Scritto da Emmenews on . Postato in Cronaca

mappa città della pace

Il Comune di Scanzano e la Regione Basilicata , con  un provvedimento adottato alla vigilia della Festa della Liberazione, hanno definito il procedimento amministrativo incardinato nel 2017 per l’utilizzo dei fondi U.E. per il completamento della costruzione del “Centro della Pace” da destinare alla accoglienza e formazione dei lavoratori migranti impegnati nell’area metapontina nelle attività di raccolta dei prodotti agroalimentari.

Ne dà notizia Pietro Simonetti del Tavolo Nazionale Anticaporalato del Ministero del Lavoro

Il Centro e le tre strutture progettate dell’architetto Mario Cucinella faranno parte del sistema regionale di accoglienza definito nel Piano Nazionale Anticaporalato varato nel mese di febbraio sostenuto con un finanziamento complessivo di 15 milioni di fondi europei anche per la realizzazione dei nuovi Centri dell’area del Bradano allocati a Venosa/ Boreano , Lavello/Gaudiano e Palazzo San Gervasio con la ristrutturazione dell’ex tabacchificio.

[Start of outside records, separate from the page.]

`src/rtl/dm_csr_access_pkg.sv`:
```
`default_nettype none
// ============================================================================
// Module      : dm_csr_access_pkg
// Description : Shared types and constants for the debug-module abstract
//               access-register path to the core CSR port.
// Revision    : 1.0 - initial release
// ============================================================================
package dm_csr_access_pkg;

   // Abstract command error codes reported in cmderr
   localparam logic [2:0] c_CMDERR_NONE       = 3'd0;
   localparam logic [2:0] c_CMDERR_BUSY       = 3'd1;
   localparam logic [2:0] c_CMDERR_NOTSUP     = 3'd2;
   localparam logic [2:0] c_CMDERR_EXCEPTION  = 3'd3;
   localparam logic [2:0] c_CMDERR_HALTRESUME = 3'd4;

   // funct3 encodings presented on the CSR port
   localparam logic [2:0] c_F3_CSRRW = 3'b001;
   localparam logic [2:0] c_F3_CSRRS = 3'b010;

   // Abstract register numbers that map onto CSRs
   localparam logic [15:0] c_REGNO_CSR_FIRST = 16'h0000;
   localparam logic [15:0] c_REGNO_CSR_LAST  = 16'h0FFF;

   typedef enum logic [1:0] {
      S_IDLE   = 2'd0,
      S_ACCESS = 2'd1,
      S_DONE   = 2'd2
   } state_t;

   // The CSR window starts at zero, so only the upper bound needs a compare
   function automatic logic regno_is_csr(input logic [15:0] regno);
      return (regno <= c_REGNO_CSR_LAST);
   endfunction

endpackage
`default_nettype wire

```
`src/rtl/dm_csr_access_if.sv`:
```
`default_nettype none
// ============================================================================
// Module      : dm_csr_access_if
// Description : Command, status, data0 and CSR-port signals of the abstract
//               CSR access block. slave = access block, master = environment.
// Revision    : 1.0 - initial release
// ============================================================================
interface dm_csr_access_if;

   logic        cmd_valid;
   logic        cmd_ready;
   logic [15:0] cmd_regno;
   logic        cmd_write;
   logic        cmd_transfer;
   logic        cmd_postinc;

   logic [31:0] data0_in;
   logic [31:0] data0_out;
   logic        data0_we;

   logic        busy;
   logic        done;
   logic [2:0]  cmderr;
   logic [2:0]  cmderr_clr;

   logic        halted;
   logic [11:0] csr_addr;
   logic [31:0] csr_wdata;
   logic [2:0]  csr_f3;
   logic [4:0]  csr_rs;
   logic        csr_write;
   logic        csr_debug;
   logic [31:0] csr_rdata;
   logic        csr_invalid;
   logic        csr_conflict;

   logic [15:0] regno_next;
   logic        regno_we;

   modport slave (
      input  cmd_valid, cmd_regno, cmd_write, cmd_transfer, cmd_postinc,
      input  data0_in, cmderr_clr, halted, csr_rdata, csr_invalid, csr_conflict,
      output cmd_ready, data0_out, data0_we, busy, done, cmderr,
      output csr_addr, csr_wdata, csr_f3, csr_rs, csr_write, csr_debug,
      output regno_next, regno_we
   );

   modport master (
      output cmd_valid, cmd_regno, cmd_write, cmd_transfer, cmd_postinc,
      output data0_in, cmderr_clr, halted, csr_rdata, csr_invalid, csr_conflict,
      input  cmd_ready, data0_out, data0_we, busy, done, cmderr,
      input  csr_addr, csr_wdata, csr_f3, csr_rs, csr_write, csr_debug,
      input  regno_next, regno_we
   );

endinterface
`default_nettype wire

```
`src/rtl/dm_csr_access.sv`:
```
`default_nettype none
// ============================================================================
// Module      : dm_csr_access
// Description : Executes abstract access-register commands against the core
//               CSR port: error screening at accept, conflict back-off with
//               abort, read capture into data0, sticky W1C cmderr.
//               Optional macro DM_CSR_POSTINC_EN enables regno postincrement.
// Revision    : 1.0 - initial release
// ============================================================================
module dm_csr_access
   import dm_csr_access_pkg::*;
#(
   parameter int CONFLICT_LIMIT = 16
) (
   input  logic             clk,
   input  logic             rst_n,
   dm_csr_access_if.slave   bus
);

   localparam int CW = $clog2(CONFLICT_LIMIT + 1);

   state_t          r_state;
   state_t          w_state_next;
   logic [15:0]     r_regno;
   logic            r_write;
   logic            r_transfer;
   logic [31:0]     r_wdata;
   logic [CW-1:0]   r_cnt;
   logic [CW-1:0]   w_cnt_next;
   logic [2:0]      r_cmderr;
   logic [2:0]      w_err_set;
   logic [31:0]     r_data0;
   logic            r_data0_we;
   logic            w_accept;
   logic            w_csr_write;
   logic            w_rd_capture;
   logic            w_in_access;

   assign w_accept    = bus.cmd_valid && (r_state == S_IDLE);
   assign w_in_access = (r_state == S_ACCESS);

   // Next-state, conflict counting and error generation
   always_comb begin
      w_state_next = r_state;
      w_cnt_next   = r_cnt;
      w_err_set    = c_CMDERR_NONE;
      w_csr_write  = 1'b0;
      w_rd_capture = 1'b0;
      case (r_state)
         S_IDLE: begin
            if (w_accept) begin
               w_cnt_next = '0;
               if (!regno_is_csr(bus.cmd_regno)) begin
                  w_err_set = w_err_set | c_CMDERR_NOTSUP;
               end
               if (!bus.halted) begin
                  w_err_set = w_err_set | c_CMDERR_HALTRESUME;
               end
               // Any pending or new error turns the command into a no-op
               if (bus.cmd_transfer && (r_cmderr == c_CMDERR_NONE) &&
                   (w_err_set == c_CMDERR_NONE)) begin
                  w_state_next = S_ACCESS;
               end else begin
                  w_state_next = S_DONE;
               end
            end
         end
         S_ACCESS: begin
            if (bus.csr_conflict) begin
               w_cnt_next = r_cnt + CW'(1);
               if (w_cnt_next == CW'(CONFLICT_LIMIT)) begin
                  w_err_set    = c_CMDERR_BUSY;
                  w_state_next = S_DONE;
               end
            end else if (bus.csr_invalid) begin
               w_err_set    = c_CMDERR_EXCEPTION;
               w_state_next = S_DONE;
            end else begin
               w_csr_write  = r_write;
               w_rd_capture = !r_write;
               w_state_next = S_DONE;
            end
         end
         S_DONE: begin
            w_state_next = S_IDLE;
         end
         default: begin
            w_state_next = S_IDLE;
         end
      endcase
   end

   // State, command latch, counter, sticky cmderr and data0 capture
   always_ff @(posedge clk) begin
      if (!rst_n) begin
         r_state    <= S_IDLE;
         r_regno    <= '0;
         r_write    <= 1'b0;
         r_transfer <= 1'b0;
         r_wdata    <= '0;
         r_cnt      <= '0;
         r_cmderr   <= c_CMDERR_NONE;
         r_data0    <= '0;
         r_data0_we <= 1'b0;
      end else begin
         r_state    <= w_state_next;
         r_cnt      <= w_cnt_next;
         // Set is applied after clear so a coincident set survives
         r_cmderr   <= (r_cmderr & ~bus.cmderr_clr) | w_err_set;
         r_data0_we <= w_rd_capture;
         if (w_rd_capture) begin
            r_data0 <= bus.csr_rdata;
         end
         if (w_accept) begin
            r_regno    <= bus.cmd_regno;
            r_write    <= bus.cmd_write;
            r_transfer <= bus.cmd_transfer;
            r_wdata    <= bus.data0_in;
         end
      end
   end

   // Status outputs; reset forces them low immediately
   assign bus.cmd_ready = (r_state == S_IDLE);
   assign bus.busy      = rst_n && (r_state != S_IDLE);
   assign bus.done      = rst_n && (r_state == S_DONE);
   assign bus.cmderr    = r_cmderr;
   assign bus.data0_out = r_data0;
   assign bus.data0_we  = r_data0_we;

   // CSR port is only driven while an access is in flight
   assign bus.csr_addr  = w_in_access ? r_regno[11:0] : 12'h000;
   assign bus.csr_debug = w_in_access;
   assign bus.csr_f3    = !w_in_access ? 3'b000 : (r_write ? c_F3_CSRRW : c_F3_CSRRS);
   assign bus.csr_wdata = (w_in_access && r_write) ? r_wdata : 32'h0000_0000;
   assign bus.csr_rs    = 5'd0;
   assign bus.csr_write = rst_n && w_csr_write;

`ifdef DM_CSR_POSTINC_EN
   logic r_postinc;
   logic r_err;
   logic w_inc_fire;

   // Remember postinc request and whether this command hit any error
   always_ff @(posedge clk) begin
      if (!rst_n) begin
         r_postinc <= 1'b0;
         r_err     <= 1'b0;
      end else if (w_accept) begin
         r_postinc <= bus.cmd_postinc;
         r_err     <= (r_cmderr != c_CMDERR_NONE) || (w_err_set != c_CMDERR_NONE);
      end else if (w_err_set != c_CMDERR_NONE) begin
         r_err     <= 1'b1;
      end
   end

   assign w_inc_fire     = rst_n && (r_state == S_DONE) && r_postinc && r_transfer && !r_err;
   assign bus.regno_we   = w_inc_fire;
   assign bus.regno_next = w_inc_fire ? (r_regno + 16'd1) : 16'h0000;
`else
   assign bus.regno_we   = 1'b0;
   assign bus.regno_next = 16'h0000;
`endif

endmodule
`default_nettype wire

```
`src/flat_wrapper.sv`:
```
// flat-port wrapper written by rule: the top's interface ports become plain ports
module dm_csr_access_flat import dm_csr_access_pkg::*;
#(
   parameter int CONFLICT_LIMIT = 16
)
  (clk, rst_n, bus_cmd_valid, bus_cmd_regno, bus_cmd_write, bus_cmd_transfer, bus_cmd_postinc, bus_data0_in, bus_cmderr_clr, bus_halted, bus_csr_rdata, bus_csr_invalid, bus_csr_conflict, bus_cmd_ready, bus_data0_out, bus_data0_we, bus_busy, bus_done, bus_cmderr, bus_csr_addr, bus_csr_wdata, bus_csr_f3, bus_csr_rs, bus_csr_write, bus_csr_debug, bus_regno_next, bus_regno_we);
  dm_csr_access_if bus_i ();
  input  logic clk;
  input  logic rst_n;
  input wire logic [$bits(bus_i.cmd_valid)-1:0] bus_cmd_valid;
  input wire logic [$bits(bus_i.cmd_regno)-1:0] bus_cmd_regno;
  input wire logic [$bits(bus_i.cmd_write)-1:0] bus_cmd_write;
  input wire logic [$bits(bus_i.cmd_transfer)-1:0] bus_cmd_transfer;
  input wire logic [$bits(bus_i.cmd_postinc)-1:0] bus_cmd_postinc;
  input wire logic [$bits(bus_i.data0_in)-1:0] bus_data0_in;
  input wire logic [$bits(bus_i.cmderr_clr)-1:0] bus_cmderr_clr;
  input wire logic [$bits(bus_i.halted)-1:0] bus_halted;
  input wire logic [$bits(bus_i.csr_rdata)-1:0] bus_csr_rdata;
  input wire logic [$bits(bus_i.csr_invalid)-1:0] bus_csr_invalid;
  input wire logic [$bits(bus_i.csr_conflict)-1:0] bus_csr_conflict;
  output wire logic [$bits(bus_i.cmd_ready)-1:0] bus_cmd_ready;
  output wire logic [$bits(bus_i.data0_out)-1:0] bus_data0_out;
  output wire logic [$bits(bus_i.data0_we)-1:0] bus_data0_we;
  output wire logic [$bits(bus_i.busy)-1:0] bus_busy;
  output wire logic [$bits(bus_i.done)-1:0] bus_done;
  output wire logic [$bits(bus_i.cmderr)-1:0] bus_cmderr;
  output wire logic [$bits(bus_i.csr_addr)-1:0] bus_csr_addr;
  output wire logic [$bits(bus_i.csr_wdata)-1:0] bus_csr_wdata;
  output wire logic [$bits(bus_i.csr_f3)-1:0] bus_csr_f3;
  output wire logic [$bits(bus_i.csr_rs)-1:0] bus_csr_rs;
  output wire logic [$bits(bus_i.csr_write)-1:0] bus_csr_write;
  output wire logic [$bits(bus_i.csr_debug)-1:0] bus_csr_debug;
  output wire logic [$bits(bus_i.regno_next)-1:0] bus_regno_next;
  output wire logic [$bits(bus_i.regno_we)-1:0] bus_regno_we;
  assign bus_i.cmd_valid = bus_cmd_valid;
  assign bus_i.cmd_regno = bus_cmd_regno;
  assign bus_i.cmd_write = bus_cmd_write;
  assign bus_i.cmd_transfer = bus_cmd_transfer;
  assign bus_i.cmd_postinc = bus_cmd_postinc;
  assign bus_i.data0_in = bus_data0_in;
  assign bus_i.cmderr_clr = bus_cmderr_clr;
  assign bus_i.halted = bus_halted;
  assign bus_i.csr_rdata = bus_csr_rdata;
  assign bus_i.csr_invalid = bus_csr_invalid;
  assign bus_i.csr_conflict = bus_csr_conflict;
  assign bus_cmd_ready = bus_i.cmd_ready;
  assign bus_data0_out = bus_i.data0_out;
  assign bus_data0_we = bus_i.data0_we;
  assign bus_busy = bus_i.busy;
  assign bus_done = bus_i.done;
  assign bus_cmderr = bus_i.cmderr;
  assign bus_csr_addr = bus_i.csr_addr;
  assign bus_csr_wdata = bus_i.csr_wdata;
  assign bus_csr_f3 = bus_i.csr_f3;
  assign bus_csr_rs = bus_i.csr_rs;
  assign bus_csr_write = bus_i.csr_write;
  assign bus_csr_debug = bus_i.csr_debug;
  assign bus_regno_next = bus_i.regno_next;
  assign bus_regno_we = bus_i.regno_we;
  dm_csr_access #(.CONFLICT_LIMIT(CONFLICT_LIMIT)) u_core (.clk(clk), .rst_n(rst_n), .bus(bus_i));
endmodule
```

“I progetti finanziati dalla U.E prevedono – ricorda Simonetti – anche l’adozione di un bando da parte della Regione per 150/200 posti letto ,servizi e trasporto per garantire l’accoglienza dei lavoratori stagionali nel territorio Metapontino in attesa del completamento del Centro di Scanzano.

Queste misure sono strettamente legate anche ai prossimi provvedimenti di regolarizzazione dei migranti in fase di approvazione da parte del Governo per garantire la dignità del lavoro, l’attuazione dei contratti di lavoro a persone che – conclude Simonetti – anche in questa fase di epidemia stanno garantendo la catena alimentare, il lavoro di cura, le attività produttive ed i servizi”.

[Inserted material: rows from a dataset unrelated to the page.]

<file path="src/rtl/alu_stage_pkg.sv">
// Shared definitions for the ALU operand stager: defaults, register roles and fill-state encoding.
package alu_stage_pkg;

    localparam int unsigned DW_DEFAULT   = 4;
    localparam int unsigned NREG_DEFAULT = 3;

    // Register roles in the default three-register configuration
    localparam int unsigned IDX_A  = 0;
    localparam int unsigned IDX_B  = 1;
    localparam int unsigned IDX_OP = 2;

    typedef enum logic [1:0] {
        ST_EMPTY   = 2'd0,
        ST_FILLING = 2'd1,
        ST_FULL    = 2'd2
    } stage_state_t;

    // State reached after an accepted load, given whether every register is then valid
    function automatic stage_state_t fill_state(input logic all_valid);
        return all_valid ? ST_FULL : ST_FILLING;
    endfunction

endpackage

</file>
<file path="src/rtl/alu_stage_prio_enc.sv">
// Lowest-index-wins one-hot select over the load request vector.
module alu_stage_prio_enc #(
    parameter int unsigned N = 3
) (
    input  logic [N-1:0] req,
    output logic [N-1:0] grant_c,
    output logic         any_c
);

    // Walk from the top down so the lowest set bit is the last writer
    always_comb begin
        grant_c = '0;
        for (int i = int'(N) - 1; i >= 0; i--) begin
            if (req[i]) begin
                grant_c    = '0;
                grant_c[i] = 1'b1;
            end
        end
    end

    assign any_c = |req;

endmodule

</file>
<file path="src/rtl/alu_operand_stager.sv">
// Operand/opcode staging registers between the microcode data bus and the ALU core,
// with per-register valid tracking, a fill FSM, a valid/ack issue handshake and bus readback.
module alu_operand_stager
    import alu_stage_pkg::*;
#(
    parameter  int unsigned DW   = DW_DEFAULT,
    parameter  int unsigned NREG = NREG_DEFAULT,
    localparam int unsigned SW   = $clog2(NREG)
) (
    input  logic               clk,
    input  logic               grst,
    input  logic               lrst,
    input  logic [NREG-1:0]    ld,
    input  logic [DW-1:0]      bus_in,
    output logic               ld_rdy,
    input  logic               rd_en,
    input  logic [SW-1:0]      rd_sel,
    output logic [DW-1:0]      bus_out,
    output logic               bus_oe,
    output logic [NREG*DW-1:0] op_flat,
    output logic [NREG-1:0]    vld,
    output logic               out_valid,
    input  logic               alu_ack,
    output logic               ovr
);

    stage_state_t      state;
    logic [NREG*DW-1:0] data_q;
    logic [NREG-1:0]   vld_q;
    logic              ld_rdy_q;
    logic              out_valid_q;
    logic              ovr_q;

    logic [NREG-1:0]   grant_c;
    logic              any_ld_c;
    logic [NREG-1:0]   vld_next_c;

    alu_stage_prio_enc #(
        .N (NREG)
    ) u_prio (
        .req     (ld),
        .grant_c (grant_c),
        .any_c   (any_ld_c)
    );

    assign vld_next_c = vld_q | grant_c;

    // Fill FSM with register array; handshake flags are registered alongside the state
    always_ff @(posedge clk) begin
        if (grst || lrst) begin
            state       <= ST_EMPTY;
            data_q      <= '0;
            vld_q       <= '0;
            ld_rdy_q    <= 1'b1;
            out_valid_q <= 1'b0;
            ovr_q       <= 1'b0;
        end else begin
            case (state)
                ST_EMPTY, ST_FILLING: begin
                    if (any_ld_c) begin
                        for (int i = 0; i < int'(NREG); i++) begin
                            if (grant_c[i]) begin
                                data_q[i*DW +: DW] <= bus_in;
                            end
                        end
                        vld_q <= vld_next_c;
                        state <= fill_state(&vld_next_c);
                        if (&vld_next_c) begin
                            ld_rdy_q    <= 1'b0;
                            out_valid_q <= 1'b1;
                        end
                    end
                end
                ST_FULL: begin
                    // Loads while full are dropped even in the ack cycle
                    if (any_ld_c) begin
                        ovr_q <= 1'b1;
                    end
                    if (alu_ack) begin
                        vld_q       <= '0;
                        state       <= ST_EMPTY;
                        ld_rdy_q    <= 1'b1;
                        out_valid_q <= 1'b0;
                    end
                end
                default: begin
                    state       <= ST_EMPTY;
                    vld_q       <= '0;
                    ld_rdy_q    <= 1'b1;
                    out_valid_q <= 1'b0;
                end
            endcase
        end
    end

    // Readback mux; out-of-range selects leave the bus undriven
    always_comb begin
        bus_out = '0;
        bus_oe  = rd_en && (32'(rd_sel) < NREG);
        if (bus_oe) begin
            for (int i = 0; i < int'(NREG); i++) begin
                if (rd_sel == SW'(i)) begin
                    bus_out = data_q[i*DW +: DW];
                end
            end
        end
    end

    assign op_flat   = data_q;
    assign vld       = vld_q;
    assign ld_rdy    = ld_rdy_q;
    assign out_valid = out_valid_q;
    assign ovr       = ovr_q;

endmodule

</file>
<file path="config.mk">
export PLATFORM = sky130hd
export DESIGN_NAME = alu_operand_stager
export DESIGN_NICKNAME = d
export VERILOG_FILES = /design/src/rtl/alu_stage_pkg.sv /design/src/rtl/alu_stage_prio_enc.sv /design/src/rtl/alu_operand_stager.sv
export SDC_FILE = /design/constraint.sdc
export NUM_CORES = 1
export LEC_CHECK = 0
export ABC_CLOCK_PERIOD_IN_PS = 1390
export CELL_PAD_IN_SITES_DETAIL_PLACEMENT = 0
export CELL_PAD_IN_SITES_GLOBAL_PLACEMENT = 1
export CORE_MARGIN = 5
export CORE_UTILIZATION = 30
export DETAILED_ROUTE_END_ITERATION = 12
export GPL_ROUTABILITY_DRIVEN = 0
export PLACE_DENSITY_LB_ADDON = 0.15
export SLEW_MARGIN = 10
export SYNTH_ARGS = -nofsm -noshare
export SYNTH_HDL_FRONTEND = slang
export SYNTH_SLANG_ARGS = --single-unit
export TNS_END_PERCENT = 100
</file>
<file path="constraint.sdc">
create_clock -name clk -period 1.39 [get_ports clk]
set_input_delay 0.2085 -clock clk [delete_from_list [all_inputs] [get_ports clk]]
set_output_delay 0.2085 -clock clk [all_outputs]
set_load 0.02 [all_outputs]
</file>
==> results.py <==
metrics = {
    "placed_design": {
        "place.port_buffers": 36,
        "postPlaceCellArea_um2": 1590,
        "dp_worst_setup_slack_ps": -680,
        "dp.final_hpwl_um": 2170,
    },
    "synth": {
        "synth_compound_area_share_pct": 15.2,
        "synth_simple_gate_area_share_pct": 21.4,
        "synth_area_leaders": "dfxtp_1 (41%), mux2i_1 (17%), nor2_1 (6.8%)",
        "seq_area_frac_synth_pct": 40.5,
        "synth_top_family_by_area": "simple AND/OR/NAND/NOR gates",
        "ys_dominant_reg_cell": "dfxtp_1",
        "yosys_warnings": 0,
        "synthAdderAreaFrac_pct": 0,
        "synth_top_cell_by_area": "dfxtp_1",
        "synthXorXnorAreaFrac_pct": 0,
        "synth_mux_area_share_pct": 17.2,
        "yosysUniqueCellTypes": 35,
        "post_synth_inst_count": 103,
        "netlist.area_leader.share_pct": 40.5,
        "synthesis.area_per_instance_um2": 9.60,
        "synth_enable_flop_cells": 0,
        "synth_area_um2": 988,
        "postSynth.asyncResetShare_pct": 0,
        "synthesis.nets": 117,
        "ys_seq_elements": 20,
    },
    "floorplanning": {
        "floorplan.io_pins": 37,
        "floorplan.rows": 20,
        "die-width_um": 67.4,
        "start_util_pct": 31.9,
        "die_height_um": 67.4,
        "placeableCoreArea_um2": 3100,
        "fp.dieArea_um2": 4540,
    },
    "global_routing": {
        "gr-total-overflow": 0,
        "via_count_of_the_first_global_routing_pass": 1050,
        "gr_util_met3_pct": 3.33,
        "grt_max_degree": 12,
        "globalRouteTotalUtil_pct": 13.8,
        "grt_first_pass_wirelength_um": 4750,
        "global_route.usage.met1_pct": 16.0,
        "grt-busiest-layer": "met2",
        "antenna_found_initial": 0,
        "met2_track_usage_gr_pct": 24.8,
    },
    "sta": {
        "final-setup-viol-count": 0,
        "fmax_ghz": 0.741,
        "max_slew_margin_pct": 77.8,
        "unrepaired_setup_endpoints_after_global_routing": "true",
        "period_minus_slack_ps": 1350,
        "post-route-worst-setup-slack_ps": 41.1,
        "worst-slew-pin-transition_ps": 331,
        "timing_max_transition_violations_final": 0,
        "fin_skew_ps": 3.35,
        "final.setup.tns_ps": 0,
        "fin_crit_sh_pct": 97.0,
        "report.final.hold_viol_count": 0,
    },
    "power_and_ir_drop": {
        "powerDensity_nw_per_um2": 713,
        "total_leakage_power_nw": 0.784,
        "design_power_total_mw": 1.17,
        "worst_ir_drop_vdd_mv": 0.372,
    },
    "setup_path": {
        "worst-path-max-fanout": 2,
        "timing.critical_path.to_type": "primary output",
        "critical_path_required_ps": 1180,
        "worst_path_largest_cell_delay_ps": 340,
        "worst_ep_arrival_time_ps": 1140,
        "worstPathCellList": "mux2i_1 -> o2bb2ai_1 -> and2_1 -> buf_6",
        "start_kind": "flip-flop",
        "worstSetupPathType": "reg2out",
        "timing.reg2reg.setup_slack_ps": 170,
        "cp_slowest_cell": "dfxtp_2",
    },
    "job": {
        "cap_violations": 0,
    },
    "cts": {
        "number_of_buffers_on_the_longest_clock_path": 2,
        "htree_levels": 1,
        "clkLatencyLatePin_ps": 300,
        "clkTransAtPathRegs_ps": 110,
        "cts.sink_count": 20,
        "root_buffer": "clkbuf_4",
        "numCtsBuffers": 3,
        "tritoncts": "yes",
    },
    "detailed_routing": {
        "detail_route.wirelength_um": 2800,
        "ant_nets": 0,
        "detail_route.first_pass.iterations": 6,
        "routed-via-count": 958,
        "wire_per_inst_um": 13.2,
        "remaining_drc_errors": 0,
        "drt_initial_violations": 28,
        "viasPerCell": 4.52,
    },
    "cells_and_area": {
        "area_growth_pct": 65.3,
        "num-fill-cells": 325,
        "drive_above_1_share_pct": 33.3,
        "nNetsFinal": 183,
        "antennaDiodeCount": 0,
        "postLayoutCoreUtil_pct": 52.7,
        "final_design_area_no_fill_um2": 1630,
    },
    "status": {
        "run_status": "finished, final reports clean",
    },
    "worst_hold_path": {
        "hold_class": "in2reg",
    },
}
[sequential cells by signal, indices dropped and copies added (netlist names)]
| register | cells |
|---|---|
| op_flat | 12 |
| vld | 3 |
| state | 2 |
| ld_rdy | 1 |
| out_valid | 1 |
| ovr | 1 |
[where the power goes]
group | internal, mW | switching (mW) | leakage (nW)
sequential | 0.587 | 0.00887 | 0.166
clock | 0.160 | 0.178 | 0.0210
combinational | 0.127 | 0.104 | 0.597
total | 0.874 | 0.291 | 0.784
[area by class of cell]
type | instances | area, µm² | share of cell area, %
timing repair buffer | 68 | 582 | 35.6
multi-input combinational | 73 | 539 | 33.0
sequential | 20 | 410 | 25.1
tap | 44 | 55.1 | 3.37
clock buffer | 4 | 36.3 | 2.22
inverter | 3 | 11.3 | 0.689
[synthesized netlist by cell type (2+ instances only)]
| cell | n |
|---|---|
| a21oi_1 | 3 |
| a2bb2oi_1 | 2 |
| and2_1 | 4 |
| buf_6 | 2 |
| clkbuf_1 | 3 |
| dfxtp_1 | 20 |
| inv_1 | 3 |
| mux2i_1 | 17 |
| nand2_1 | 2 |
| nor2_1 | 18 |
| o211ai_1 | 2 |
| o2bb2ai_1 | 4 |
[placed cells by master (no fill, tap or decap), drive strengths merged, types with 2 or more instances in the layout]
master	synthesis	final
nor2	18	18
dlygate4sd2	0	18
nor3b	2	2
clkdlybuf4s50	0	10
o2bb2ai	4	4
clkdlybuf4s15	0	2
nand2	2	2
dfxtp	20	20
buf	4	37
a21oi	3	3
o211ai	2	2
and2	4	4
clkbuf	3	4
a2bb2oi	2	2
inv	3	3
mux2i	17	17
[path summary, 6_finish.rpt]
check | endpoint | cells past startpoint | from
worst min-delay path | vld[0]$_SDFFE_PP0P_ | 4 | ld[0]
worst max-delay path | bus_out[0] | 4 | op_flat[4]$_SDFFE_PP0P_
worst min register to register | ovr$_SDFFE_PP0P_ | 2 | ovr$_SDFFE_PP0P_
worst max register to register | op_flat[9]$_SDFFE_PP0P_ | 4 | state[1]$_SDFFE_PP0P_
[metrics by stage]
stage	cells	hold WS, ps
floorplan	103	333
global route	212	519
finish	212	466
global placement	207	448
CTS	212	495
detailed placement	207	471
[repair_timing]
| item | 4_1_cts | 5_1_grt |
|---|---|---|
| pin swaps | 1 | 6 |
| buffers inserted | 1 | 0 |
| hold buffers | 0 | 0 |
| endpoints found under the setup margin | 23 | 12 |
| gates resized for setup | 48 | 15 |
[metal layers]
| layer | vias up | wire [µm] |
|---|---|---|
| met1 | 441 | 1210 |
| met4 | 0 | 19 |
| met5 | - | 0 |
| li1 | 493 | - |
| met2 | 22 | 1450 |
| met3 | 2 | 120 |
[kinds of logic (layout without fill, tap and decap cells)]
family                 Yosys count  count (layout)
AOI/OAI and AO/OA               20              20
buffers and inverters           10              75
DFF                             20              20
muxes                           17              17
and+or+nand+nor                 36              36
[critical path, delay by kind of cell (launching register included)]
kind	cells	cell delay [ps]
AND/OR/NAND/NOR	1	160
AO/OA/AOI/OAI	1	70
buffers and inverters	1	130
flip-flops	1	340
multiplexers	1	150
Note: power is estimated with default switching activity, not from simulation.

Dell’utilizzo della Città della Pace di Terzo Cavone come centro di accoglienza per i migranti stagionali impegnati nei campi del Metapontino si parlò con insistenza la scorsa estate, dopo lo sgombero del ghetto della Felandina che ospitava, abusivamente e in condizioni igienico sanitarie molto precarie, centinaia di braccianti provenienti dall’Africa e lavoratori nei campi della costa jonica lucana e del vicino agro pugliese.

Ora sarà la Regione ad appaltare i lavori di ristrutturazione e completamento della costruzione, il cui cantiere è fermo da più due anni, per permetterle di accogliere i migranti.